[Start of Attachment]

===== src/hdl/gcode_line_parser_top_macros.svh =====
// Assertion macros for the G-code line parser top level.
// Expects clk and arst_n in the scope where a macro is used.
`ifndef GCODE_LINE_PARSER_TOP_MACROS_SVH
`define GCODE_LINE_PARSER_TOP_MACROS_SVH

// Consequent must hold in the same cycle as the antecedent.
`define GCL_ASSERT_HOLDS(label, ante, cons, msg) \
	label: assert property (@(posedge clk) disable iff (!arst_n) (ante) |-> (cons)) \
		else $error(msg);

// Consequent must hold in the cycle after the antecedent.
`define GCL_ASSERT_NEXT(label, ante, cons, msg) \
	label: assert property (@(posedge clk) disable iff (!arst_n) (ante) |=> (cons)) \
		else $error(msg);

`endif


===== src/hdl/gcl_pkg.sv =====
// Shared types, byte codes and command codes for the G-code line parser.
// Used by gcl_parse, gcl_rec_fifo and gcode_line_parser_top; no dependencies.
package gcl_pkg;

	// Default configuration
	localparam int MAX_ARGS_DEF    = 16;
	localparam int FRAC_DIGITS_DEF = 3;

	// Record queue geometry
	localparam int REC_DEPTH = 4;
	localparam int PTR_W     = $clog2(REC_DEPTH);
	localparam int LVL_W     = $clog2(REC_DEPTH + 1);

	// Text bytes
	localparam logic [7:0] CH_NUL   = 8'h00;
	localparam logic [7:0] CH_NL    = 8'h0A;
	localparam logic [7:0] CH_SPACE = 8'h20;
	localparam logic [7:0] CH_MINUS = 8'h2D;
	localparam logic [7:0] CH_DOT   = 8'h2E;
	localparam logic [7:0] CH_ZERO  = 8'h30;
	localparam logic [7:0] CH_NINE  = 8'h39;
	localparam logic [7:0] CH_SEMI  = 8'h3B;
	localparam logic [7:0] CH_G     = 8'h47;
	localparam logic [7:0] CH_M     = 8'h4D;

	// Command letters
	localparam logic LETTER_G = 1'b0;
	localparam logic LETTER_M = 1'b1;

	// Opcode numbers
	localparam logic [9:0] OP_0   = 10'd0;
	localparam logic [9:0] OP_1   = 10'd1;
	localparam logic [9:0] OP_3   = 10'd3;
	localparam logic [9:0] OP_5   = 10'd5;
	localparam logic [9:0] OP_28  = 10'd28;
	localparam logic [9:0] OP_90  = 10'd90;
	localparam logic [9:0] OP_91  = 10'd91;
	localparam logic [9:0] OP_92  = 10'd92;
	localparam logic [9:0] OP_MAX = 10'd1023;

	// Command codes
	localparam logic [3:0] CMD_G0  = 4'd0;
	localparam logic [3:0] CMD_G1  = 4'd1;
	localparam logic [3:0] CMD_G28 = 4'd2;
	localparam logic [3:0] CMD_G90 = 4'd3;
	localparam logic [3:0] CMD_G91 = 4'd4;
	localparam logic [3:0] CMD_G92 = 4'd5;
	localparam logic [3:0] CMD_M3  = 4'd6;
	localparam logic [3:0] CMD_M5  = 4'd7;
	localparam logic [3:0] CMD_M92 = 4'd8;

	// Record kinds
	localparam logic KIND_PARAM = 1'b0;
	localparam logic KIND_END   = 1'b1;

	typedef struct packed {
		logic               kind;
		logic [3:0]         cmd;
		logic [7:0]         key;
		logic signed [31:0] value;
		logic [4:0]         count;
		logic               last;
	} gcl_rec_t;

	// Records produced by one byte, pushed into the queue together
	typedef struct packed {
		logic [1:0] cnt;
		gcl_rec_t   first;
		gcl_rec_t   second;
	} gcl_push_t;

	typedef struct packed {
		logic             room;
		logic [LVL_W-1:0] level;
	} gcl_fifo_stat_t;

	// Powers of ten for fixed-point scaling
	function automatic logic [31:0] pow10(input logic [3:0] n);
		logic [31:0] p;
		unique case (n)
			4'd0: p = 32'd1;
			4'd1: p = 32'd10;
			4'd2: p = 32'd100;
			4'd3: p = 32'd1000;
			4'd4: p = 32'd10000;
			4'd5: p = 32'd100000;
			4'd6: p = 32'd1000000;
			4'd7: p = 32'd10000000;
			4'd8: p = 32'd100000000;
			default: p = 32'd1000000000;
		endcase
		return p;
	endfunction

endpackage


===== src/hdl/gcl_parse.sv =====
// Byte input register, parse state and per-byte step logic of the G-code parser.
// Depends on gcl_pkg; feeds up to two records per byte to gcl_rec_fifo.
module gcl_parse #(
	parameter int MAX_ARGS    = gcl_pkg::MAX_ARGS_DEF,
	parameter int FRAC_DIGITS = gcl_pkg::FRAC_DIGITS_DEF
) (
	input  logic                clk,
	input  logic                arst_n,
	input  logic                char_valid,
	output logic                char_stall,
	input  logic [7:0]          char_byte,
	input  logic                room,
	output gcl_pkg::gcl_push_t  push
);
	import gcl_pkg::*;

	localparam logic [2:0] PH_LINE   = 3'd0;
	localparam logic [2:0] PH_OPCODE = 3'd1;
	localparam logic [2:0] PH_SKIP   = 3'd2;
	localparam logic [2:0] PH_WAIT   = 3'd3;
	localparam logic [2:0] PH_SIGN   = 3'd4;
	localparam logic [2:0] PH_NUM    = 3'd5;

	localparam logic [31:0] SCALE = pow10(4'(FRAC_DIGITS));
	localparam int PW = $clog2(SCALE + 1);
	localparam int FW = (SCALE > 1) ? $clog2(SCALE) : 1;
	localparam int MW = 33 + PW;
	localparam int DW = (FRAC_DIGITS > 0) ? $clog2(FRAC_DIGITS + 1) : 1;
	localparam int AW = $clog2(MAX_ARGS + 1);

	localparam logic [MW-1:0] NEG_CAP = MW'(64'h8000_0000);
	localparam logic [MW-1:0] POS_CAP = MW'(64'h7FFF_FFFF);
	localparam logic [35:0]   INT_CAP = 36'h0_8000_0000;

	// Input register
	logic [7:0] byte_s1;
	logic       valid_s1;
	logic       adv;

	// Parse state
	logic [2:0]    phase_q, phase_n;
	logic          letter_q, letter_n;
	logic [9:0]    opacc_q, opacc_n;
	logic [3:0]    cmd_q, cmd_n;
	logic [7:0]    key_q, key_n;
	logic          neg_q, neg_n;
	logic [31:0]   int_q, int_n;
	logic [FW-1:0] frac_q, frac_n;
	logic [DW-1:0] fd_q, fd_n;
	logic          point_q, point_n;
	logic [AW-1:0] args_q, args_n;

	// Step helpers
	logic          is_dig, is_term, is_end_byte;
	logic [3:0]    dig;
	logic [35:0]   int_mul;
	logic [31:0]   int_sat;
	logic [13:0]   op_mul;
	logic [9:0]    op_sat;
	logic [3:0]    fexp;
	logic [31:0]   frac_add;
	logic [AW-1:0] args_inc;
	logic [MW-1:0] mag;
	logic [31:0]   mag_c;
	logic [31:0]   value;
	logic          cmd_ok;
	logic [3:0]    cmd_look;
	logic          do_num, do_wait;
	logic          e0, e0_param, e1;
	logic [AW+4:0] args_ext;

	// Accept a byte when the register is empty or moves on this cycle
	assign adv        = valid_s1 && room;
	assign char_stall = valid_s1 && !room;

	always_ff @(posedge clk or negedge arst_n) begin
		if (!arst_n) begin
			valid_s1 <= 1'b0;
		end else if (char_valid && !char_stall) begin
			valid_s1 <= 1'b1;
		end else if (adv) begin
			valid_s1 <= 1'b0;
		end
	end

	always_ff @(posedge clk) begin
		if (char_valid && !char_stall) begin
			byte_s1 <= char_byte;
		end
	end

	// Byte classes and accumulators
	assign is_dig      = (byte_s1 >= CH_ZERO) && (byte_s1 <= CH_NINE);
	assign dig         = byte_s1[3:0];
	assign is_term     = (byte_s1 == CH_NL) || (byte_s1 == CH_NUL);
	assign is_end_byte = is_term || (byte_s1 == CH_SEMI);

	assign int_mul  = {4'b0, int_q} * 36'd10 + {32'b0, dig};
	assign int_sat  = (int_mul > INT_CAP) ? 32'h8000_0000 : int_mul[31:0];
	assign op_mul   = {4'b0, opacc_q} * 14'd10 + {10'b0, dig};
	assign op_sat   = (op_mul > {4'b0, OP_MAX}) ? OP_MAX : op_mul[9:0];
	assign fexp     = 4'(FRAC_DIGITS - 1 - int'(fd_q));
	assign frac_add = {28'b0, dig} * pow10(fexp);
	assign args_inc = args_q + AW'(1);

	// Scale to fixed point, then saturate and apply the sign
	assign mag = MW'(int_q) * MW'(SCALE) + MW'(frac_q);

	always_comb begin
		mag_c = 32'h0;
		if (neg_q) begin
			mag_c = (mag > NEG_CAP) ? 32'h8000_0000 : mag[31:0];
			value = ~mag_c + 32'd1;
		end else begin
			value = (mag > POS_CAP) ? 32'h7FFF_FFFF : mag[31:0];
		end
	end

	// Map letter and opcode to a command code
	always_comb begin
		cmd_ok   = 1'b1;
		cmd_look = CMD_G0;
		if (letter_q == LETTER_G) begin
			priority if (opacc_q == OP_0)  cmd_look = CMD_G0;
			else if (opacc_q == OP_1)  cmd_look = CMD_G1;
			else if (opacc_q == OP_28) cmd_look = CMD_G28;
			else if (opacc_q == OP_90) cmd_look = CMD_G90;
			else if (opacc_q == OP_91) cmd_look = CMD_G91;
			else if (opacc_q == OP_92) cmd_look = CMD_G92;
			else cmd_ok = 1'b0;
		end else begin
			priority if (opacc_q == OP_3)  cmd_look = CMD_M3;
			else if (opacc_q == OP_5)  cmd_look = CMD_M5;
			else if (opacc_q == OP_92) cmd_look = CMD_M92;
			else cmd_ok = 1'b0;
		end
	end

	// One parse step for the byte in the input register
	always_comb begin
		phase_n  = phase_q;
		letter_n = letter_q;
		opacc_n  = opacc_q;
		cmd_n    = cmd_q;
		key_n    = key_q;
		neg_n    = neg_q;
		int_n    = int_q;
		frac_n   = frac_q;
		fd_n     = fd_q;
		point_n  = point_q;
		args_n   = args_q;
		do_num   = 1'b0;
		do_wait  = 1'b0;
		e0       = 1'b0;
		e0_param = 1'b0;
		e1       = 1'b0;

		unique case (phase_q)
			PH_OPCODE: begin
				if (is_dig) begin
					opacc_n = op_sat;
				end else if (!cmd_ok) begin
					phase_n = is_term ? PH_LINE : PH_SKIP;
				end else begin
					cmd_n   = cmd_look;
					args_n  = '0;
					phase_n = PH_WAIT;
					do_wait = 1'b1;
				end
			end
			PH_SKIP: begin
				if (is_term) begin
					phase_n = PH_LINE;
				end
			end
			PH_WAIT: begin
				do_wait = 1'b1;
			end
			PH_SIGN: begin
				phase_n = PH_NUM;
				if (byte_s1 == CH_MINUS) begin
					neg_n = 1'b1;
				end else begin
					do_num = 1'b1;
				end
			end
			PH_NUM: begin
				do_num = 1'b1;
			end
			default: begin
				phase_n = PH_LINE;
				if (byte_s1 == CH_G || byte_s1 == CH_M) begin
					letter_n = (byte_s1 == CH_M) ? LETTER_M : LETTER_G;
					opacc_n  = '0;
					phase_n  = PH_OPCODE;
				end else if (byte_s1 != CH_SPACE && !is_term) begin
					phase_n = PH_SKIP;
				end
			end
		endcase

		// Number digits, decimal point, or close the parameter
		if (do_num) begin
			priority if (is_dig) begin
				if (!point_q) begin
					int_n = int_sat;
				end else if (fd_q < DW'(FRAC_DIGITS)) begin
					frac_n = frac_q + FW'(frac_add);
					fd_n   = fd_q + DW'(1);
				end
			end else if (byte_s1 == CH_DOT) begin
				if (point_q) begin
					e0      = 1'b1;
					phase_n = PH_SKIP;
				end else begin
					point_n = 1'b1;
				end
			end else begin
				args_n   = args_inc;
				e0       = 1'b1;
				e0_param = 1'b1;
				if (args_inc >= AW'(MAX_ARGS)) begin
					e1      = 1'b1;
					phase_n = is_term ? PH_LINE : PH_SKIP;
				end else begin
					phase_n = PH_WAIT;
					do_wait = 1'b1;
				end
			end
		end

		// Between parameters: end the command or start a new key
		if (do_wait) begin
			priority if (byte_s1 == CH_SPACE) begin
				phase_n = PH_WAIT;
			end else if (is_end_byte) begin
				if (e0) begin
					e1 = 1'b1;
				end else begin
					e0 = 1'b1;
				end
				phase_n = (byte_s1 == CH_SEMI) ? PH_SKIP : PH_LINE;
			end else begin
				key_n   = byte_s1;
				neg_n   = 1'b0;
				int_n   = '0;
				frac_n  = '0;
				fd_n    = '0;
				point_n = 1'b0;
				phase_n = PH_SIGN;
			end
		end
	end

	// Build the records for the queue
	assign args_ext = {5'b0, args_n};

	always_comb begin
		push.cnt          = adv ? ({1'b0, e0} + {1'b0, e1}) : 2'd0;
		push.first.kind   = e0_param ? KIND_PARAM : KIND_END;
		push.first.cmd    = cmd_n;
		push.first.key    = e0_param ? key_q : 8'h00;
		push.first.value  = e0_param ? value : 32'sd0;
		push.first.count  = args_ext[4:0];
		push.first.last   = !e1;
		push.second.kind  = KIND_END;
		push.second.cmd   = cmd_n;
		push.second.key   = 8'h00;
		push.second.value = 32'sd0;
		push.second.count = args_ext[4:0];
		push.second.last  = 1'b1;
	end

	// Advance parse state
	always_ff @(posedge clk or negedge arst_n) begin
		if (!arst_n) begin
			phase_q  <= PH_LINE;
			letter_q <= LETTER_G;
			opacc_q  <= '0;
			cmd_q    <= CMD_G0;
			key_q    <= '0;
			neg_q    <= 1'b0;
			int_q    <= '0;
			frac_q   <= '0;
			fd_q     <= '0;
			point_q  <= 1'b0;
			args_q   <= '0;
		end else if (adv) begin
			phase_q  <= phase_n;
			letter_q <= letter_n;
			opacc_q  <= opacc_n;
			cmd_q    <= cmd_n;
			key_q    <= key_n;
			neg_q    <= neg_n;
			int_q    <= int_n;
			frac_q   <= frac_n;
			fd_q     <= fd_n;
			point_q  <= point_n;
			args_q   <= args_n;
		end
	end

endmodule


===== src/hdl/gcl_rec_fifo.sv =====
// Four-entry record queue that takes up to two records per cycle, gives one unless stalled.
// Depends on gcl_pkg for the record types and queue geometry.
module gcl_rec_fifo (
	input  logic                    clk,
	input  logic                    arst_n,
	input  gcl_pkg::gcl_push_t      push,
	output logic                    rec_valid,
	input  logic                    rec_stall,
	output gcl_pkg::gcl_rec_t       rec,
	output gcl_pkg::gcl_fifo_stat_t stat
);
	import gcl_pkg::*;

	gcl_rec_t         ent_q [REC_DEPTH];
	logic [PTR_W-1:0] wr_q, rd_q, wr_nx1;
	logic [LVL_W-1:0] lvl_q;
	logic             pop;

	assign wr_nx1    = wr_q + PTR_W'(1);
	assign rec_valid = (lvl_q != '0);
	assign rec       = ent_q[rd_q];
	assign pop       = rec_valid && !rec_stall;
	assign stat.room  = (lvl_q <= LVL_W'(REC_DEPTH - 2));
	assign stat.level = lvl_q;

	// Write the first record at the tail, the second just after it
	always_ff @(posedge clk) begin
		for (int i = 0; i < REC_DEPTH; i++) begin
			if (push.cnt != 2'd0 && PTR_W'(i) == wr_q) begin
				ent_q[i] <= push.first;
			end else if (push.cnt == 2'd2 && PTR_W'(i) == wr_nx1) begin
				ent_q[i] <= push.second;
			end
		end
	end

	// Advance pointers and level
	always_ff @(posedge clk or negedge arst_n) begin
		if (!arst_n) begin
			wr_q  <= '0;
			rd_q  <= '0;
			lvl_q <= '0;
		end else begin
			wr_q  <= wr_q + PTR_W'(push.cnt);
			rd_q  <= rd_q + PTR_W'(pop);
			lvl_q <= lvl_q + LVL_W'(push.cnt) - LVL_W'(pop);
		end
	end

endmodule


===== src/hdl/gcode_line_parser_top.sv =====
// Top level of the G-code line parser: parse stage plus record queue.
// Depends on gcl_pkg, gcl_parse, gcl_rec_fifo and the assertion macro header.
//
//  channel | direction | handshake              | payload
//  char    | in        | char_valid, char_stall | char_byte
//  rec     | out       | rec_valid, rec_stall   | record_kind, command_code, param_key,
//          |           |                        | param_value, arg_count, last
//
// One text byte is taken per cycle while char_stall is low; an accepted byte waits in
// the byte register until the queue has room, then its records are written to the queue.
// The parse step is combinational between the byte register and a four-entry record
// queue; a byte giving two records is offered as two records, one after the other.
// char_stall rises while a byte waits and the queue has fewer than two free entries.
// arst_n clears the parse state to line start and empties the queue.
module gcode_line_parser_top #(
	parameter int MAX_ARGS    = gcl_pkg::MAX_ARGS_DEF,
	parameter int FRAC_DIGITS = gcl_pkg::FRAC_DIGITS_DEF
) (
	input  logic               clk,
	input  logic               arst_n,
	input  logic               char_valid,
	output logic               char_stall,
	input  logic [7:0]         char_byte,
	output logic               rec_valid,
	input  logic               rec_stall,
	output logic               record_kind,
	output logic [3:0]         command_code,
	output logic [7:0]         param_key,
	output logic signed [31:0] param_value,
	output logic [4:0]         arg_count,
	output logic               last
);
	import gcl_pkg::*;

	gcl_push_t      push;
	gcl_rec_t       rec;
	gcl_fifo_stat_t fifo_stat;

	// Parse one byte per cycle while not stalled
	gcl_parse #(
		.MAX_ARGS    (MAX_ARGS),
		.FRAC_DIGITS (FRAC_DIGITS)
	) u_parse (
		.clk        (clk),
		.arst_n     (arst_n),
		.char_valid (char_valid),
		.char_stall (char_stall),
		.char_byte  (char_byte),
		.room       (fifo_stat.room),
		.push       (push)
	);

	// Hold records until taken
	gcl_rec_fifo u_fifo (
		.clk       (clk),
		.arst_n    (arst_n),
		.push      (push),
		.rec_valid (rec_valid),
		.rec_stall (rec_stall),
		.rec       (rec),
		.stat      (fifo_stat)
	);

	assign record_kind  = rec.kind;
	assign command_code = rec.cmd;
	assign param_key    = rec.key;
	assign param_value  = rec.value;
	assign arg_count    = rec.count;
	assign last         = rec.last;

	`include "gcode_line_parser_top_macros.svh"

	`GCL_ASSERT_HOLDS(a_level_bound, 1'b1, fifo_stat.level <= LVL_W'(REC_DEPTH), "queue level above depth")
	`GCL_ASSERT_HOLDS(a_push_room, push.cnt != 2'd0, fifo_stat.room, "records pushed without room")
	`GCL_ASSERT_HOLDS(a_stall_cause, char_stall, !fifo_stat.room, "input stalled while queue has room")
	`GCL_ASSERT_NEXT(a_push_shows, push.cnt != 2'd0, rec_valid, "pushed record not offered")

endmodule

===== config.mk =====
export PLATFORM = sky130hd
export DESIGN_NAME = gcode_line_parser_top
export DESIGN_NICKNAME = d
export VERILOG_FILES = /design/src/hdl/gcl_pkg.sv /design/src/hdl/gcl_parse.sv /design/src/hdl/gcl_rec_fifo.sv /design/src/hdl/gcode_line_parser_top.sv
export VERILOG_INCLUDE_DIRS = /design/src /design/src/hdl
export SDC_FILE = /design/constraint.sdc
export NUM_CORES = 1
export LEC_CHECK = 0
export BUFFER_PORTS_ARGS = -buffer_cell sky130_fd_sc_hd__buf_4
export CORE_MARGIN = 4
export CORE_UTILIZATION = 50
export DETAILED_ROUTE_END_ITERATION = 12
export MAX_ROUTING_LAYER = met4
export PLACE_DENSITY = 0.69
export SKIP_CTS_REPAIR_TIMING = 1
export SYNTH_ARGS = -nofsm -noshare
export SYNTH_HDL_FRONTEND = slang
export SYNTH_SLANG_ARGS = --single-unit

===== constraint.sdc =====
create_clock -name clk -period 21.9 [get_ports clk]
set_input_delay 3.285 -clock clk [delete_from_list [all_inputs] [get_ports clk]]
set_output_delay 3.285 -clock clk [all_outputs]
set_load 0.1 [all_outputs]

==> results.sh, run 1 <==
export IMPL_run_status="complete, no violations"
export IMPL_yosys_most_used_dff="sky130_fd_sc_hd__edfxtp_1"
export IMPL_drv_slew=0
export IMPL_share_of_total_power_in_combinational_logic=0.443
export IMPL_detail_route_wirelength_um=60400
export IMPL_netlist_cell_type_count=107
export IMPL_setup_tns_ns=0
export IMPL_die_width_um=233
export IMPL_hold_ws_ns=0.446
export IMPL_cpPeakStageDelay_ns=0.59
export IMPL_fill_cells=4330
export IMPL_tritoncts_num_buffers=30
export IMPL_vias_in_the_first_global_route=19480
export IMPL_p_switching_w=0.000907
export IMPL_synth_seq_area_share=0.318
export IMPL_grt_pass1_wl_um=99700
export IMPL_timing_max_slew_rel_slack=0.165
export IMPL_worstReg2RegEnd="u_fifo.ent_q[1][34]"
export IMPL_synth_enable_flop_cells=170
export IMPL_postSynthRegisterBits=297
export IMPL_rows=82
export IMPL_unrepaired_setup_endpoints_after_global_routing="false"
export IMPL_clkTransAtPathRegs_ns=0.06
export IMPL_synthesis_area_per_instance_um2=9.84
export IMPL_max_vdd_ir_drop_uv=97.6
export IMPL_clock_path_buffers=3
export IMPL_antenna_found_initial=1
export IMPL_final_common_cell="sky130_fd_sc_hd__inv_1"
export IMPL_floorplan_core_area_um2=50200
export IMPL_diode_insertion_count_for_antenna_repair=0
export IMPL_worst_clock_skew_ns=0.0121
export IMPL_timing_hold_worst_path_depth=2
export IMPL_cp_max_fanout=18
export IMPL_drtIter0Drc=1276
export IMPL_max_slew_worst_pin_slew_ns=1.24
export IMPL_clock_sinks=297
export IMPL_cellPowerDensity_nw_per_um2=74.2
export IMPL_flow_area_growth_from_synthesis_pct=7.83
export IMPL_drtAntennaViolNets=0
export IMPL_clock_tree_from_tritoncts="yes"
export IMPL_synthCells=2578
export IMPL_ioPinCount=65
export IMPL_end_kind="flop"
export IMPL_slowest_stage="sky130_fd_sc_hd__fa_1"
export IMPL_finalHoldViolations=0
export IMPL_die_y_um=233
export IMPL_final_period_utilization=0.438
export IMPL_setup_violations_final=0
export IMPL_remaining_design_rule_violation_count=0
export IMPL_power_internal_w=0.00112
export IMPL_htree_levels=1
export IMPL_timing_critical_path_max_delay_family="adder cells"
export IMPL_crit_path_start_kind="flop"
export IMPL_r2r_worst_path_cells=30
export IMPL_maxcap_viol_count=0
export IMPL_commonest_cells_after_routing_fill_and_taps_aside="252 x sky130_fd_sc_hd__inv_1, 213 x sky130_fd_sc_hd__nand2_1, 212 x sky130_fd_sc_hd__nor2_1"
export IMPL_min_delay_start="u_fifo.ent_q[2][11]"
export IMPL_vias=19329
export IMPL_criticalPathCategory="flop to flop"
export IMPL_dpl_cell_area_um2=26400
export IMPL_hold_path_end="u_fifo.ent_q[2][11]"
export IMPL_fmax_mhz=104
export IMPL_critical_path_top_cell_by_count="sky130_fd_sc_hd__fa_1"
export IMPL_netlist_area_um2=25400
export IMPL_r2r_start="u_parse.int_q[3]"
export IMPL_port_buffer_count=64
export IMPL_post_route_minimum_period_ns=9.59
export IMPL_critPathArrivalTime_ns=10.03
export IMPL_die_area_um2=54400
export IMPL_cts_root_buffer="sky130_fd_sc_hd__clkbuf_16"
export IMPL_grt_start_max_net_pins=70
export IMPL_place_detailed_hpwl_um=45400
export IMPL_timing_critical_path_buf_inv=4
export IMPL_initial_utilization=0.506
export IMPL_timing_hold_worst_class="flop to flop"
export IMPL_ys_warn_count=0
export IMPL_insertion_delay_ns=0.59
export IMPL_p_sw_frac=0.447
export IMPL_grt_overflow_total=0
export IMPL_clock_power_share=0.239
export IMPL_vias_per_cell=5.89
export IMPL_layout_cell_area_non_filler_um2=27400
export IMPL_fin_nets=2935
export IMPL_grt_use_total=0.227
export IMPL_firstDrtPassIters=6
export IMPL_seq_power_share=0.318
export IMPL_gpl_final_weighted_congestion=0.893
export IMPL_async_flop_share=0.286
export IMPL_rrSetupSlack_ns=12.31
export IMPL_drive_gt1_frac=0.0954
export IMPL_power_leakage_nw=11.7
export IMPL_worst_ep_required_time_ns=22.34
export IMPL_detail_route_wl_per_cell_um=18.4
[worst max path at each step]
stage                                      to  depth (start not counted)              from
after global placement    u_fifo.ent_q[1][36]                         29  u_parse.int_q[3]
final                     u_fifo.ent_q[1][34]                         30  u_parse.int_q[3]
after detailed placement  u_fifo.ent_q[3][34]                         30  u_parse.int_q[3]
after CTS                 u_fifo.ent_q[3][34]                         30  u_parse.int_q[3]
after global routing      u_fifo.ent_q[3][34]                         30  u_parse.int_q[3]
after floorplan           u_fifo.ent_q[1][36]                         30  u_parse.int_q[5]
[metrics by stage]
stage / total power [W] / cells / util / setup WS, ns
floorplan: 0.00138 / 2579 / - / 13.75
global placement: 0.00155 / 3226 / 0.527 / 12.66
detailed placement: 0.00156 / 3226 / 0.527 / 12.40
CTS: 0.00204 / 3282 / 0.545 / 12.38
global route: 0.00211 / 3282 / 0.545 / 11.52
finish: 0.00203 / 3282 / 0.545 / 12.31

[End of Attachment]

What you will do: A complete answer reproduces every line of the records in which the word "priority" occurs.

Exercise output:
			priority if (opacc_q == OP_0)  cmd_look = CMD_G0;
			priority if (opacc_q == OP_3)  cmd_look = CMD_M3;
			priority if (is_dig) begin
			priority if (byte_s1 == CH_SPACE) begin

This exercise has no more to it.